Humans of Fitness - Vol. 2

Telling the stories of real, everyday people, whose lives changed because of fitness.

“I got sober, came out as trans, and did my yoga teacher training. All in the same year.”

Heart pauses, then laughs a little. “In eight months, actually.”

He says it like he’s still mildly surprised it happened that way. One thing leading to another, each unlocking the next, until he looked up and barely recognized the life he was building.
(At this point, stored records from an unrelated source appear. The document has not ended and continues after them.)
== orange ==
## arc4
module arc4(input logic clk, input logic rst_n,
            input logic en, output logic rdy,
            input logic [23:0] key,
            output logic [7:0] ct_addr, input logic [7:0] ct_rddata,
            output logic [7:0] pt_addr, input logic [7:0] pt_rddata, output logic [7:0] pt_wrdata, output logic pt_wren);
make LEC_CHECK=0 CAP_MARGIN=20 CORE_MARGIN=2 CORE_UTILIZATION=72 CTS_CLUSTER_DIAMETER=369 CTS_CLUSTER_SIZE=22 PLACE_DENSITY_LB_ADDON=0.0 SETUP_SLACK_MARGIN=1.72 SLEW_MARGIN=20 TNS_END_PERCENT=30 finish   # period 6.06 ns
run.sh (not shown) runs the stock make flow with config.mk's settings and CLKGATE_MAP_FILE=.
Finished, but not clean: orange, with setup timing.
Setup of run A:
==> flow/design.v <==
module softmax_4 (
    input wire clk,
    input wire reset,
    input wire start,
    input wire [15:0] in0, in1, in2, in3,     
    output reg [7:0] out0, out1, out2, out3, 
    output reg done
);
    parameter IDLE = 2'd0, EXP = 2'd1, DIVIDE = 2'd2, DONE = 2'd3;
    reg [1:0] state;
    reg [15:0] exp0, exp1, exp2, exp3;
    wire [17:0] sum_exp;
    reg [7:0] result0, result1, result2, result3;
    always @(posedge clk or posedge reset) begin
        if (reset)
            state <= IDLE;
        else begin
            case (state)
                IDLE:    state <= (start) ? EXP : IDLE;
                EXP:     state <= DIVIDE;
                DIVIDE:  state <= DONE;
                DONE:    state <= IDLE;
                default: state <= IDLE;
            endcase
        end
    end
    wire [31:0] x_sq0, x_sq1, x_sq2, x_sq3;
    assign x_sq0 = in0 * in0;
    assign x_sq1 = in1 * in1;
    assign x_sq2 = in2 * in2;
    assign x_sq3 = in3 * in3;
    assign sum_exp = exp0 + exp1 + exp2 + exp3;
    always @(posedge clk) begin
        if (reset) begin
            exp0 <= 0; exp1 <= 0; exp2 <= 0; exp3 <= 0;
            done <= 0;
        end else begin
            case (state)
                EXP: begin
                    exp0 <= 16'd256 + in0 + (x_sq0 >> 9);
                    exp1 <= 16'd256 + in1 + (x_sq1 >> 9);
                    exp2 <= 16'd256 + in2 + (x_sq2 >> 9);
                    exp3 <= 16'd256 + in3 + (x_sq3 >> 9);
                end
                DIVIDE: begin
                    if (sum_exp != 0) begin
                        result0 <= ({8'd0, exp0} * 24'd255) / sum_exp;
                        result1 <= ({8'd0, exp1} * 24'd255) / sum_exp;
                        result2 <= ({8'd0, exp2} * 24'd255) / sum_exp;
                        result3 <= ({8'd0, exp3} * 24'd255) / sum_exp;
                    end else begin
                        result0 <= 0;
                        result1 <= 0;
                        result2 <= 0;
                        result3 <= 0;
                    end
                end
                DONE: begin
                    out0 <= result0;
                    out1 <= result1;
                    out2 <= result2;
                    out3 <= result3;
                    done <= 1;
                end
                default: begin
                    done <= 0;
                end
            endcase
        end
    end
endmodule
Settings: LEC_CHECK=0, CAP_MARGIN=20, CORE_MARGIN=2, CORE_UTILIZATION=70, CTS_CLUSTER_DIAMETER=205, CTS_CLUSTER_SIZE=33, SETUP_SLACK_MARGIN=-1.74, SLEW_MARGIN=20; clock period 17.0 ns.
run.sh (not shown) runs the stock make flow with config.mk's settings and CLKGATE_MAP_FILE=.
Tool error GRT-0116 stopped run A during global routing (5_1_grt); no final results.
Here is what was changed in the inputs of run B compared with run A.
- SETUP_SLACK_MARGIN no longer set, was -1.74
- CTS_CLUSTER_DIAMETER no longer set, was 205
- CTS_CLUSTER_SIZE now 36, was 33
Findings:
- Run B is listed as incomplete: the tool reported an error in clock tree synthesis (4_1_cts) and the run ended there.
- Run B vs. run A: pre-placement core utilization stayed essentially flat, I/O pin total stayed essentially flat, share of the yosys chip area belonging to registers stayed essentially flat.
- From run B to run A, cell count after placement did not move at all.
- Run A → run B: fraction of the mapped netlist area in simple logic gates comparable, number of cell instances after yosys synthesis comparable, die size comparable, xor/xnor cell area share of the yosys netlist comparable.
Input-level comparison between run C and run B:
- CTS_CLUSTER_SIZE removed (was 36)
- CORE_UTILIZATION changed from 70 to 40
- the clock period (ns, I/O delays scaled along) changed from 17.0 to 60.0
- Run C ran to completion and came out clean on the timing, DRC and antenna checks.
- Compared to run B, run C was floorplanned on a bigger die.
- For the vertical die dimension, run C came in 32% higher than run B did.
- Die boundary width in run C is about 32% higher than in run B
- The initial core utilization in run C was lower than what run B gave.
- Re area fraction in xor and xnor cells: no difference whatsoever between run C and run B.
> inputs changed (run C -> run D)
- a change of CORE_UTILIZATION from 40 to 52
- a change of the clock period (ns, I/O delays scaled along) from 60.0 to 55.4
Notes after the runs:
Run D ran to completion and came out clean on the timing, DRC and antenna checks.
In the reports for run C and run D, the smaller highest net fanout along the worst path belongs to run D.
Changes observed in run D relative to run C: via count moved up.
Run C reports its slowest library cell on the worst path as or4b_2 while run D reports fa_1.

* * *

RTL: the design.v shown in full above, as it stands there.
Settings: LEC_CHECK=0, CAP_MARGIN=25, CELL_PAD_IN_SITES_GLOBAL_PLACEMENT=1, CORE_ASPECT_RATIO=0.5, CORE_MARGIN=4, CORE_UTILIZATION=57, CTS_CLUSTER_DIAMETER=397, CTS_CLUSTER_SIZE=100, GPL_TIMING_DRIVEN=1, MAX_ROUTING_LAYER=met4, MIN_ROUTING_LAYER=met1, PLACE_DENSITY_LB_ADDON=0.24, SLEW_MARGIN=5, TNS_END_PERCENT=10; clock period 73.5 ns.
The starting point produced a clean layout.
Rerun with:
CORE_ASPECT_RATIO = 1.8   (was 0.5)
CORE_MARGIN = 8   (was 4)
CORE_UTILIZATION = 48   (was 57)
What happened:
- The new run passed the timing, DRC and antenna checks
- utilization shrinks by 9.5 points
- critical path depth shrinks by 2
- clock-buffer cell count grows by 3
Rerun with:
CAP_MARGIN = 20   (was 25)
CELL_PAD_IN_SITES_GLOBAL_PLACEMENT = unset   (was 1)
CORE_ASPECT_RATIO = unset   (was 1.8)
CORE_MARGIN = 2   (was 8)
CORE_UTILIZATION = 63   (was 48)
CTS_CLUSTER_DIAMETER = unset   (was 397)
CTS_CLUSTER_SIZE = unset   (was 100)
GPL_TIMING_DRIVEN = unset   (was 1)
MAX_ROUTING_LAYER = unset   (was met4)
MIN_ROUTING_LAYER = unset   (was met1)
PLACE_DENSITY_LB_ADDON = unset   (was 0.24)
SLEW_MARGIN = 20   (was 5)
TNS_END_PERCENT = unset   (was 10)
clock period = 46.3 ns   (was 73.5 ns; I/O delays follow)
Result: With this change the flow stopped in global routing on GRT-0232. Area after synthesis stays the same. Die size goes down by 28%. Synthesized cell count stays the same.
Rerun with:
ABC_AREA = 1   (was unset)
CORE_UTILIZATION = 57   (was 63)
HOLD_SLACK_MARGIN = -0.1   (was unset)
clock period = 45.7 ns   (was 46.3 ns; I/O delays follow)
The new run stopped in global routing (ODB-0269).
Synthesized area climbs by 1.8%.
Synthesized cell count came out higher by 18%.
Die area goes up by 12%.

* * *

RTL: the design.v shown in full above, as it stands there.
==> flow/config.mk <==
export PLATFORM = sky130hd
export DESIGN_NAME = softmax_4
export DESIGN_NICKNAME = softmax_4
export VERILOG_FILES = /design/flow/design.v
export SDC_FILE = /design/flow/constraint.sdc
export NUM_CORES = 4
export LEC_CHECK = 0
export CAP_MARGIN = 20
export CORE_MARGIN = 2
export CORE_UTILIZATION = 40
export CTS_CLUSTER_DIAMETER = 223
export CTS_CLUSTER_SIZE = 98
export PLACE_DENSITY_LB_ADDON = 0.06
export SLEW_MARGIN = 40
export TNS_END_PERCENT = 20
==> flow/constraint.sdc <==
create_clock -name core_clock -period 60.0 [get_ports {clk}]
set_input_delay 12.0000 -clock core_clock [delete_from_list [all_inputs] [get_ports {clk}]]
set_output_delay 12.0000 -clock core_clock [all_outputs]
set_load 0.01 [all_outputs]
The baseline went through all stages and came out clean.
==> next run, changes <==
Settings changed: CORE_UTILIZATION 40 to 58, CTS_CLUSTER_DIAMETER 223 to default, CTS_CLUSTER_SIZE 98 to default, PLACE_DENSITY_LB_ADDON 0.06 to default, SLEW_MARGIN 40 to 20, TNS_END_PERCENT 20 to default.
Clock period 60.0 ns to 56.0 ns, I/O delays scaled along.
Routed wire length shrinks by 3.8%.
Setup slack is worse by 1.3 ns.
Worst hold slack is better by 0.033 ns.
Register-to-register slack is worse by 1.3 ns.

* * *

// softmax_4: RTL as listed in full above, without the edits since
export LEC_CHECK = 0
export CAP_MARGIN = 25
export CELL_PAD_IN_SITES_GLOBAL_PLACEMENT = 1
export CORE_ASPECT_RATIO = 1.8
export CORE_MARGIN = 6
export CORE_UTILIZATION = 57
export CTS_CLUSTER_DIAMETER = 397
export CTS_CLUSTER_SIZE = 100
export GPL_TIMING_DRIVEN = 1
export MAX_ROUTING_LAYER = met4
export MIN_ROUTING_LAYER = met1
export PLACE_DENSITY_LB_ADDON = 0.29
export SLEW_MARGIN = 5
export TNS_END_PERCENT = 10
create_clock -name core_clock -period 73.5 [get_ports {clk}]
The first run finished clean.
Next try:
Settings changed: CAP_MARGIN 25 to 20, CELL_PAD_IN_SITES_GLOBAL_PLACEMENT 1 to not set, CORE_ASPECT_RATIO 1.8 to not set, CORE_MARGIN 6 to 2, CORE_UTILIZATION 57 to 66, CTS_CLUSTER_DIAMETER 397 to not set, CTS_CLUSTER_SIZE 100 to not set, GPL_TIMING_DRIVEN 1 to not set, MAX_ROUTING_LAYER met4 to not set, MIN_ROUTING_LAYER met1 to not set, PLACE_DENSITY_LB_ADDON 0.29 to not set, SLEW_MARGIN 5 to 20, TNS_END_PERCENT 10 to not set.
Clock period 73.5 ns to 19.9 ns, I/O delays scaled along.
This time the run ended with an error in global routing with GRT-0116.
Die size falls by about 17%.
Synthesized area does not change.
Synthesized cell count stays the same.

* * *

xenon:
RTL: the design.v shown in full above, as it stands there.
Settings: LEC_CHECK=0, CAP_MARGIN=25, CELL_PAD_IN_SITES_GLOBAL_PLACEMENT=1, CORE_ASPECT_RATIO=1.8, CORE_MARGIN=8, CORE_UTILIZATION=55, CTS_CLUSTER_DIAMETER=397, CTS_CLUSTER_SIZE=98, GPL_TIMING_DRIVEN=1, MAX_ROUTING_LAYER=met4, MIN_ROUTING_LAYER=met1, PLACE_DENSITY=0.36, SLEW_MARGIN=5, TNS_END_PERCENT=10; clock period 73.5 ns.
xenon finished end to end and its layout was clean on timing, DRC and antenna.
> inputs changed (xenon -> onyx)
Settings: CTS_CLUSTER_SIZE: 98 -> unset; CTS_CLUSTER_DIAMETER: 397 -> unset; TNS_END_PERCENT: 10 -> unset; PLACE_DENSITY: 0.36 -> unset; CORE_UTILIZATION: 55 -> 64; CORE_MARGIN: 8 -> 2; the clock period (ns, I/O delays scaled along): 73.5 -> 56.9.
==> results <==
onyx falls short of xenon in total vias in the final route.
Summary: with xenon as the reference, number of signal-net buffers in the layout in onyx moved up by more than 100%.
xenon -> onyx: first-pass GRT wire length increased by a few percent
From xenon to onyx the numbers moved as follows: period utilization went up, final instance count without filler cells went up, setup slack of the critical path after layout went down.
What fjord does differently from onyx at the input level:
Settings: a change of CORE_UTILIZATION from 64 to 58; an added PLACE_DENSITY_LB_ADDON of 0.24; a change of the clock period (ns, I/O delays scaled along) from 56.9 to 73.5.
Findings:
As of fjord, sequential standard cell area had fallen by a few percent compared to onyx.
Looking at setup slack after layout across both flows, fjord is the stronger of the two, with onyx trailing.
From onyx to fjord the numbers moved as follows: non-clock buffer count decreased by 1120 relative to the old numbers; wire length of the first global-routing pass decreased by 30 mm relative to the old numbers; number of clock-tree buffers in the layout decreased by 1 relative to the old numbers; final period demand of the worst path increased by 13380 ps relative to the old numbers.
Average routed wire per standard cell for fjord: 0.60 µm down relative to onyx
Comparing onyx and fjord, final critical-path share of the clock period is higher on onyx.
Compared fjord vs onyx, and number of standard cells in the layout, taps in and fillers out is down in fjord.
Input-level comparison between harbor and fjord:
Settings: ABC_AREA: unset -> 1; CORE_MARGIN: 2 -> 8; TNS_END_PERCENT: unset -> 60; CORE_ASPECT_RATIO: 1.8 -> 1.99; CORE_UTILIZATION: 58 -> 28; MIN_ROUTING_LAYER: met1 -> met2; GPL_TIMING_DRIVEN: 1 -> 0; the clock period (ns, I/O delays scaled along): 73.5 -> 97.2.
### Flow results
- harbor finished end to end and its layout was clean on timing, DRC and antenna.
- Sequential share of layout area, fjord and harbor: larger value in fjord
- Area growth from synthesis to final layout: lower on fjord
- harbor reports a lower share of the clock period used by the worst path after layout than fjord does.
- Going from fjord to harbor, average size of a mapped cell shrinks by about 14%.
- Die area | harbor > fjord
- met1 layer wirelength in the final routing of harbor falls short of that of fjord by more than 100%.
- Count of non-CTS inverters in the layout (harbor over fjord): increase, 1670
Changes in zinc relative to harbor:
Settings: GPL_TIMING_DRIVEN: 0 -> 1; CORE_MARGIN: 8 -> 2; CORE_UTILIZATION: 28 -> 63; SLEW_MARGIN: 5 -> 30; TNS_END_PERCENT: 60 -> unset; ABC_AREA: 1 -> unset; PLACE_DENSITY_LB_ADDON: 0.24 -> unset; CORE_ASPECT_RATIO: 1.99 -> 1.8; MIN_ROUTING_LAYER: met2 -> met1; PLACE_DENSITY: unset -> 0.36; the clock period (ns, I/O delays scaled along): 97.2 -> 53.5.
==> results <==
In zinc the implementation completed, yet the final layout does not meet the checks, the culprit being negative setup slack.
harbor ended with every stage complete and zero timing, DRC or antenna violations.
Run comparison: zinc critical path capture point result2[0]; harbor critical path capture point result3[0]
harbor → zinc: clock latency of the later-clocked register in the worst-skew pair essentially unchanged; setup slack lost 19330 ps; final net count fell 133.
Heart grew up with multiple forms of movement. Soccer from fourth grade through high school. Running cross country in Flagstaff, Arizona – elevation camp, elite competition, $30 shoes – with a team that had been state champions three years running. And then the desert heat of Tucson, AZ. He wasn’t the fastest. He ran anyway.

“I just kept showing up,” he says.

It was that same quality, the willingness to stay in a room where you’re not the obvious fit – that eventually brought him to yoga. He found his teacher, Sri Dharma Mittra, in 2016. Made the trip from DC to New York. Spent an entire Halloween weekend in Flatiron going class to class, immersion to immersion, from 10 AM to 10 PM. Something clicked.

“I started coming up once a month just to practice with him,” Heart says. “I’d wake up at 4 AM, come up for the day, go back, [and] teach yoga the next morning.”

By 2017, he had completed his first teacher training. By 2019, his 500-hour certification. And somewhere in those years, yoga gave him something harder to name, not just flexibility or strength, but the capacity to sit with discomfort. To stay in the in-between.

“I’d had inklings of feeling trans for years,” he says. “But I didn’t have the language. Yoga gave me the ability to cope with the unease of not knowing. Like, you’re in a posture and it’s uncomfortable, but you stay. I think that translated.”

When he came out and began his medical transition, he was living in DC. He’d started teaching Queer, Trans, Non-Binary Yoga, in a group house’s community space where people showed up in living rooms, paid cash if they could, signed nothing. No waivers. No structure. Just bodies and breath and permission.

The pandemic came, and Heart pivoted online. By March 17, 2020 – one week in – he’d offered his first virtual class. He built a website from scratch while unemployed in July. And then, restless and craving nature, he moved to Asheville. He hiked. He connected with queer and trans people in rural North Carolina and across the country through his phone screen on Instagram.

But there were harder years woven through all of it.

He doesn’t linger on them, but he doesn’t hide them either. When he first found Dharma Yoga in DC, he was just out of a hospital stay. Mental health. “I was like coming out of a bubble,” he says. “An eggshell.”

But again, he just kept showing up. He’d lie in a pose longer than everyone else, modify everything, sometimes just stay in legs-up-the-wall while the room moved around him. Nobody made him explain it.

He says, “my teacher would just... let me be.”

Sobriety, transition, yoga, therapy, social work school, a move to New York, the years have a way of building on each other, each one making room for what came next. He’d started running trans-inclusive yoga teacher trainings in 2020. Led workshops for studio communities, then non-profits, governmental organizations and corporate spaces on trans equity. Eventually he applied to social work school in New York, Silberman, NYU and Columbia, and almost impulsively, after meeting a therapist at a queer bodies event in DC who mentioned Silberman’s Center for Sexuality and Gender. (He ended up at Columbia, which ended up just about the same price at Hunter, with the help of a scholarship).

“I was like, I love New York. I’m a little bored in the mountains,” he says, grinning.

He got in. He graduated. Three months ago, he started as a bilingual therapist working with youth and families at a New York youth services organization. He also sees clients at a private practice, in person, in his neighborhood. He brings in yoga, the breath, and the permission to go slow.

“I’m often the only fat person in a yoga room,” he says. “And I feel like that says something. There are still so many people who feel like they’re not welcome to show up.”

He pauses. “People need a space where they feel comfortable to just show up. Whatever kind of fitness. Whatever kind of body.”

He practices yoga every day. He meditates. He’s still working on inversions – with wall assists, modifications, patience, trust, faith, self-confidence.

He is, by his own definition, not someone who popped into a perfect pose in his first class.

He just kept showing up.

And somewhere in the showing up, he got his voice back.